===== src/verilog/bmsp_defs.svh =====
`ifndef BMSP_DEFS_SVH
`define BMSP_DEFS_SVH

// register byte offsets
`define BMSP_CTRL_OFS        8'h00
`define BMSP_STATUS_OFS      8'h04
`define BMSP_SYNC_OFS        8'h08

// control register fields and reset value
`define BMSP_CTRL_PER_MSB    15
`define BMSP_CTRL_PER_LSB    0
`define BMSP_CTRL_RST        32'h0000_0064
`define BMSP_PER_MIN         16'h0004

// clock rate and documented times
`define BMSP_CLK_KHZ         40000
`define BMSP_SS_TIME_US      2800
`define BMSP_XFER_TIME_US    1000
`define BMSP_LOCK_TIME_US    100
`define BMSP_SYNC_MAX_KHZ    2200
`define BMSP_LOCK_EDGES      2
`define BMSP_MISS_LIMIT      16

// cycle counts derived from the times
`define BMSP_SS_CYC    (`BMSP_SS_TIME_US * (`BMSP_CLK_KHZ / 1000))
`define BMSP_XFER_CYC  (`BMSP_XFER_TIME_US * (`BMSP_CLK_KHZ / 1000))
`define BMSP_LOCK_CYC  (`BMSP_LOCK_TIME_US * (`BMSP_CLK_KHZ / 1000))
`define BMSP_SYNC_MIN_PER \
  ((`BMSP_CLK_KHZ + `BMSP_SYNC_MAX_KHZ - 1) / `BMSP_SYNC_MAX_KHZ)

// no edge on the mode pin for this long means it is tied, not clocked
`define BMSP_STATIC_CYC      16'h0400

`endif


===== src/verilog/bmsp_pkg.sv =====
package bmsp_pkg;

  typedef enum logic [2:0] {
    ST_SHUTDOWN = 3'b000,
    ST_STANDBY  = 3'b001,
    ST_ACTIVE   = 3'b010,
    ST_SLEEP    = 3'b011,
    ST_THERMAL  = 3'b100
  } bmsp_state_t;

  typedef enum logic [1:0] {
    ROLE_STANDALONE = 2'b00,
    ROLE_PRIMARY    = 2'b01,
    ROLE_SECONDARY  = 2'b10
  } bmsp_role_t;

  typedef struct packed {
    bmsp_role_t role;
    logic       spread;
  } bmsp_cfg_t;

  typedef struct packed {
    logic       enable_lo;
    logic       enable_hi;
    logic       bias_ok;
    logic [1:0] cfg_role;
    logic       cfg_spread;
    logic       phase_clock;
    logic       zero_cross;
    logic       light_load;
    logic       comp_low;
    logic       min_off;
    logic       thermal_hot;
    logic       thermal_cool;
    logic       vout_ok;
  } bmsp_pins_t;

  typedef struct packed {
    logic [20:0] rsvd;
    logic        sleep;
    logic        ss_done;
    logic        locked;
    logic        pulse_skip_mode;
    logic        spread;
    bmsp_role_t  role;
    logic        rsvd2;
    bmsp_state_t state;
  } bmsp_status_t;

endpackage
$ cat config.mk
export PLATFORM = sky130hd
export DESIGN_NAME = acc_top
export DESIGN_NICKNAME = d
export VERILOG_FILES = /design/src/acc_pkg.sv /design/src/acc_top.sv /design/src/acc_input_sel.sv /design/src/acc_sync_edge.sv
export SDC_FILE = /design/constraint.sdc
export NUM_CORES = 1
export LEC_CHECK = 0
export BUFFER_PORTS_ARGS = -buffer_cell sky130_fd_sc_hd__clkbuf_2
export CAP_MARGIN = 10
export CORE_MARGIN = 2
export CORE_UTILIZATION = 35
export DETAILED_ROUTE_END_ITERATION = 8
export PLACE_DENSITY_LB_ADDON = 0.3
export SLEW_MARGIN = 20
export SYNTH_ARGS = -nofsm -noshare
export SYNTH_HDL_FRONTEND = slang
export SYNTH_SLANG_ARGS = --single-unit
export TNS_END_PERCENT = 20
$ cat constraint.sdc
create_clock -name CLOCK_I -period 1.7 [get_ports CLOCK_I]
set_input_delay 0.085 -clock CLOCK_I [delete_from_list [all_inputs] [get_ports CLOCK_I]]
set_output_delay 0.085 -clock CLOCK_I [all_outputs]
set_load 0.05 [all_outputs]
<file path="config.mk">
export PLATFORM = sky130hd
export DESIGN_NAME = adc_frontend_clock_control
export DESIGN_NICKNAME = d
export VERILOG_FILES = /design/src/include/adc_frontend_pkg.sv /design/src/hdl/adc_frontend_clock_control.sv /design/src/hdl/clk_tick_divider.sv
export SDC_FILE = /design/constraint.sdc
export NUM_CORES = 1
export LEC_CHECK = 0
export ABC_AREA = 1
export BUFFER_PORTS_ARGS = -buffer_cell sky130_fd_sc_hd__buf_2
export CORE_AREA = 2 2 130 132
export CTS_CLUSTER_DIAMETER = 200
export DETAILED_ROUTE_END_ITERATION = 10
export DIE_AREA = 0 0 132 134
export HOLD_SLACK_MARGIN = 0.1
export PLACE_DENSITY_LB_ADDON = 0.3
export SYNTH_ARGS = -nofsm -noshare
export SYNTH_HDL_FRONTEND = slang
export SYNTH_HIERARCHICAL = 1
export SYNTH_SLANG_ARGS = --single-unit
</file>
<file path="constraint.sdc">
create_clock -name i_clk_sys -period 2.3 [get_ports i_clk_sys]
set_input_delay 0.46 -clock i_clk_sys [delete_from_list [all_inputs] [get_ports i_clk_sys]]
set_output_delay 0.46 -clock i_clk_sys [all_outputs]
set_load 0.03 [all_outputs]
</file>
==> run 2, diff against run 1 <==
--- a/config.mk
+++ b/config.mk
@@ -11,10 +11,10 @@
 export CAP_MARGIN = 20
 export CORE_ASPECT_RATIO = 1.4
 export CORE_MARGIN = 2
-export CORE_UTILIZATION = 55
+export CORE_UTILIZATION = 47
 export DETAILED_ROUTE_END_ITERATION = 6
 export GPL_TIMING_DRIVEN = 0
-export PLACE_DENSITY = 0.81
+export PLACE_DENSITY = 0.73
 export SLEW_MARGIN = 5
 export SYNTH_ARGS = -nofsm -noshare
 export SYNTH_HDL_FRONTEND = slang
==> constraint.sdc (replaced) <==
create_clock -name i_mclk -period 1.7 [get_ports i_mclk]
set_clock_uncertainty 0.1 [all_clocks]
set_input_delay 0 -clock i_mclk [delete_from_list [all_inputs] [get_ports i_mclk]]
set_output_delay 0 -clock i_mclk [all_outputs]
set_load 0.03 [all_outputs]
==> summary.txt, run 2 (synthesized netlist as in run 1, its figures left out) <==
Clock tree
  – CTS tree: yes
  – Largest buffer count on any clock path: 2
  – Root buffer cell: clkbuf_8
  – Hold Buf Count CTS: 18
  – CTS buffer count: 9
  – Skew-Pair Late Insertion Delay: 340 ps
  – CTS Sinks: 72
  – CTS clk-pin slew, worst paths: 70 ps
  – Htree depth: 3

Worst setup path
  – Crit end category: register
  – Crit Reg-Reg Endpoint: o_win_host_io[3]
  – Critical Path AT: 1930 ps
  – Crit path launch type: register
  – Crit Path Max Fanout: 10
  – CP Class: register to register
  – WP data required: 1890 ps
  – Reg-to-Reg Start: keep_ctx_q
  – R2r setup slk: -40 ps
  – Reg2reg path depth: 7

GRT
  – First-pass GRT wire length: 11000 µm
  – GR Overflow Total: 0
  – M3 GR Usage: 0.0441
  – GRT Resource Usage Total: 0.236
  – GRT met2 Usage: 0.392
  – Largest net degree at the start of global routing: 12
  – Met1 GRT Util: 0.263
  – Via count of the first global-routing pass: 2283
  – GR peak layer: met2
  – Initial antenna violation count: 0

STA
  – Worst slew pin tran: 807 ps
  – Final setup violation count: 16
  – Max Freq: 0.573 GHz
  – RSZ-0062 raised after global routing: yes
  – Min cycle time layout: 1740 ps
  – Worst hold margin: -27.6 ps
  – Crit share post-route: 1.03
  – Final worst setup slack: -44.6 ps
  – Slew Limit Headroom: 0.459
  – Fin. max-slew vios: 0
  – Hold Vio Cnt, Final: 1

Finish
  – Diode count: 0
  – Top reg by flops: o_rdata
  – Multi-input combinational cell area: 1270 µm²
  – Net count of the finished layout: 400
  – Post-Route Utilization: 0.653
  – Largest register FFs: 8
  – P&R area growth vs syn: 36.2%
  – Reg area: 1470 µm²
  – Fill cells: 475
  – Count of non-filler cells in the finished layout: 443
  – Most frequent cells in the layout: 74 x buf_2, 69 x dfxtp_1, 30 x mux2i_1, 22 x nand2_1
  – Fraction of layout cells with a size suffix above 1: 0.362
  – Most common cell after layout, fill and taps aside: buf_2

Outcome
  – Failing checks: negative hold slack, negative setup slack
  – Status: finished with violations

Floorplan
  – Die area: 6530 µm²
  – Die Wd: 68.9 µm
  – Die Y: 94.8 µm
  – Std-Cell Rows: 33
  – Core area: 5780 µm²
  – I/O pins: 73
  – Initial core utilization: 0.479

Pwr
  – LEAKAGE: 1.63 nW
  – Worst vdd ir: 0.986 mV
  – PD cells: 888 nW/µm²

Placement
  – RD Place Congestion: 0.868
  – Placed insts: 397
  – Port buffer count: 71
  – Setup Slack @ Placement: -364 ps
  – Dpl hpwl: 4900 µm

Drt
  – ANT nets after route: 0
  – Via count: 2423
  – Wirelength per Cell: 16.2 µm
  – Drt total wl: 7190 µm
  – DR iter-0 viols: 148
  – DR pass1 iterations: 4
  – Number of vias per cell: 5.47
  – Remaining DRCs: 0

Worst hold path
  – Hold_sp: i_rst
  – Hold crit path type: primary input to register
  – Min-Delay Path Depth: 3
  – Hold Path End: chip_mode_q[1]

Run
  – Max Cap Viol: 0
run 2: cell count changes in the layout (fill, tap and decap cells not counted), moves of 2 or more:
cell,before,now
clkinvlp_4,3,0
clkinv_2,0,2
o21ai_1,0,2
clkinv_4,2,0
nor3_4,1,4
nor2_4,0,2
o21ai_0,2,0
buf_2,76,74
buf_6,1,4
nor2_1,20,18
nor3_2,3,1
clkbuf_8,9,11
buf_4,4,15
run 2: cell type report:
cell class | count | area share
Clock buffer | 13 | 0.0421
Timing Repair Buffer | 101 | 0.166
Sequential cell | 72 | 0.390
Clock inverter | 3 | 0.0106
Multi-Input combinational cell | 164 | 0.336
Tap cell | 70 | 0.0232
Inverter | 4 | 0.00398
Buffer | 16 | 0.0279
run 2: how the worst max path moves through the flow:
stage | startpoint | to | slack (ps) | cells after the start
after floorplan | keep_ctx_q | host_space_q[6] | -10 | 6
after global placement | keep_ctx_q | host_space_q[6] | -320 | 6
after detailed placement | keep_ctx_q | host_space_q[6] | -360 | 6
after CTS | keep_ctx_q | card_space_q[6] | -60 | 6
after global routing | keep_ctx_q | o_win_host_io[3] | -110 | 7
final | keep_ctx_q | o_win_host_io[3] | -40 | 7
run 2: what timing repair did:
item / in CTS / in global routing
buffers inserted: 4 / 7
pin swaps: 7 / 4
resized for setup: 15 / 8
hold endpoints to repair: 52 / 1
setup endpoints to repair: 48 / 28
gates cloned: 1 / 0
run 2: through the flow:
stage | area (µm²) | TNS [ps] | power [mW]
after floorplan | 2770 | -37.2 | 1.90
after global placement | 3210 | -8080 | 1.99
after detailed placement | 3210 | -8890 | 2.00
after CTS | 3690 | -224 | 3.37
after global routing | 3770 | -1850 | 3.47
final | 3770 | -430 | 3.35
--- src/flat_wrapper.sv ---
// flat-port wrapper written by rule: the top's interface ports become plain ports
module drive_mode_sequencer_flat import drive_seq_pkg::*;
  (ref_clk, rst_b, homeReached, homeFailed, axleStopped, positionInWindow, interpRunningFlag, homingRun, haltStop, driveEnabled, homingMethod, opMode, link_objWe, link_objIndex, link_objData, link_objAck, link_stateWord);
  drive_link_if link_i ();
  input  wire logic ref_clk;
  input  wire logic rst_b;
  input  wire logic homeReached;
  input  wire logic homeFailed;
  input  wire logic axleStopped;
  input  wire logic positionInWindow;
  output logic interpRunningFlag;
  output logic homingRun;
  output logic haltStop;
  output logic driveEnabled;
  output logic [15:0] homingMethod;
  output logic [15:0] opMode;
  input wire logic [$bits(link_i.objWe)-1:0] link_objWe;
  input wire logic [$bits(link_i.objIndex)-1:0] link_objIndex;
  input wire logic [$bits(link_i.objData)-1:0] link_objData;
  output wire logic [$bits(link_i.objAck)-1:0] link_objAck;
  output wire logic [$bits(link_i.stateWord)-1:0] link_stateWord;
  assign link_i.objWe = link_objWe;
  assign link_i.objIndex = link_objIndex;
  assign link_i.objData = link_objData;
  assign link_objAck = link_i.objAck;
  assign link_stateWord = link_i.stateWord;
  drive_mode_sequencer u_core (.ref_clk(ref_clk), .rst_b(rst_b), .link(link_i), .homeReached(homeReached), .homeFailed(homeFailed), .axleStopped(axleStopped), .positionInWindow(positionInWindow), .interpRunningFlag(interpRunningFlag), .homingRun(homingRun), .haltStop(haltStop), .driveEnabled(driveEnabled), .homingMethod(homingMethod), .opMode(opMode));
endmodule
--- config.mk ---
export PLATFORM = sky130hd
export DESIGN_NAME = drive_mode_sequencer_flat
export DESIGN_NICKNAME = d
export VERILOG_FILES = /design/src/include/drive_seq_pkg.sv /design/src/include/drive_link_if.sv /design/src/verilog/drive_mode_sequencer.sv /design/src/flat_wrapper.sv
export SDC_FILE = /design/constraint.sdc
export NUM_CORES = 1
export LEC_CHECK = 0
export ABC_AREA = 1
export BUFFER_PORTS_ARGS = -buffer_cell sky130_fd_sc_hd__buf_2
export CELL_PAD_IN_SITES_DETAIL_PLACEMENT = 1
export CELL_PAD_IN_SITES_GLOBAL_PLACEMENT = 1
export CORE_MARGIN = 2
export CORE_UTILIZATION = 35
export CTS_BUF_LIST = sky130_fd_sc_hd__clkbuf_4
export DETAILED_ROUTE_END_ITERATION = 10
export PLACE_DENSITY = 0.79
export SETUP_SLACK_MARGIN = 0.15
export SLEW_MARGIN = 20
export SYNTH_ARGS = -nofsm -noshare
export SYNTH_HDL_FRONTEND = slang
export SYNTH_SLANG_ARGS = --single-unit
--- constraint.sdc ---
create_clock -name ref_clk -period 1.95 [get_ports ref_clk]
set_clock_uncertainty 0.05 [all_clocks]
set_input_delay 0.0975 -clock ref_clk [delete_from_list [all_inputs] [get_ports ref_clk]]
set_output_delay 0.0975 -clock ref_clk [all_outputs]
set_load 0.02 [all_outputs]
==> config.mk <==
export PLATFORM = sky130hd
export DESIGN_NAME = osp_ctrl
export DESIGN_NICKNAME = d
export VERILOG_FILES = /design/src/osp_ctrl.v /design/src/osp_div.v
export VERILOG_INCLUDE_DIRS = /design/src /design/src/src
export SDC_FILE = /design/constraint.sdc
export NUM_CORES = 1
export LEC_CHECK = 0
export ABC_AREA = 1
export BUFFER_PORTS_ARGS = -buffer_cell sky130_fd_sc_hd__clkbuf_2
export CAP_MARGIN = 20
export CORE_MARGIN = 5
export CORE_UTILIZATION = 40
export CTS_CLUSTER_DIAMETER = 80
export DETAILED_ROUTE_END_ITERATION = 10
export GPL_ROUTABILITY_DRIVEN = 0
export HOLD_SLACK_MARGIN = 0.12
export MAX_ROUTING_LAYER = met4
export SLEW_MARGIN = 0
export SYNTH_ARGS = -nofsm -noshare
export SYNTH_HDL_FRONTEND = slang
export SYNTH_SLANG_ARGS = --single-unit
==> constraint.sdc <==
create_clock -name mclk_i -period 4.2 [get_ports mclk_i]
set_input_delay 0.42 -clock mclk_i [delete_from_list [all_inputs] [get_ports mclk_i]]
set_output_delay 0.42 -clock mclk_i [all_outputs]
set_load 0.05 [all_outputs]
▬▬▬
Copy out each line of the data above, exactly, if it lies between the line holding "set_output_delay 0 -clock" and the line holding "met2 Usage: 0.392", inclusive; copy no other line.

Solved problem:
set_output_delay 0 -clock i_mclk [all_outputs]
set_load 0.03 [all_outputs]
==> summary.txt, run 2 (synthesized netlist as in run 1, its figures left out) <==
Clock tree
  – CTS tree: yes
  – Largest buffer count on any clock path: 2
  – Root buffer cell: clkbuf_8
  – Hold Buf Count CTS: 18
  – CTS buffer count: 9
  – Skew-Pair Late Insertion Delay: 340 ps
  – CTS Sinks: 72
  – CTS clk-pin slew, worst paths: 70 ps
  – Htree depth: 3

Worst setup path
  – Crit end category: register
  – Crit Reg-Reg Endpoint: o_win_host_io[3]
  – Critical Path AT: 1930 ps
  – Crit path launch type: register
  – Crit Path Max Fanout: 10
  – CP Class: register to register
  – WP data required: 1890 ps
  – Reg-to-Reg Start: keep_ctx_q
  – R2r setup slk: -40 ps
  – Reg2reg path depth: 7

GRT
  – First-pass GRT wire length: 11000 µm
  – GR Overflow Total: 0
  – M3 GR Usage: 0.0441
  – GRT Resource Usage Total: 0.236
  – GRT met2 Usage: 0.392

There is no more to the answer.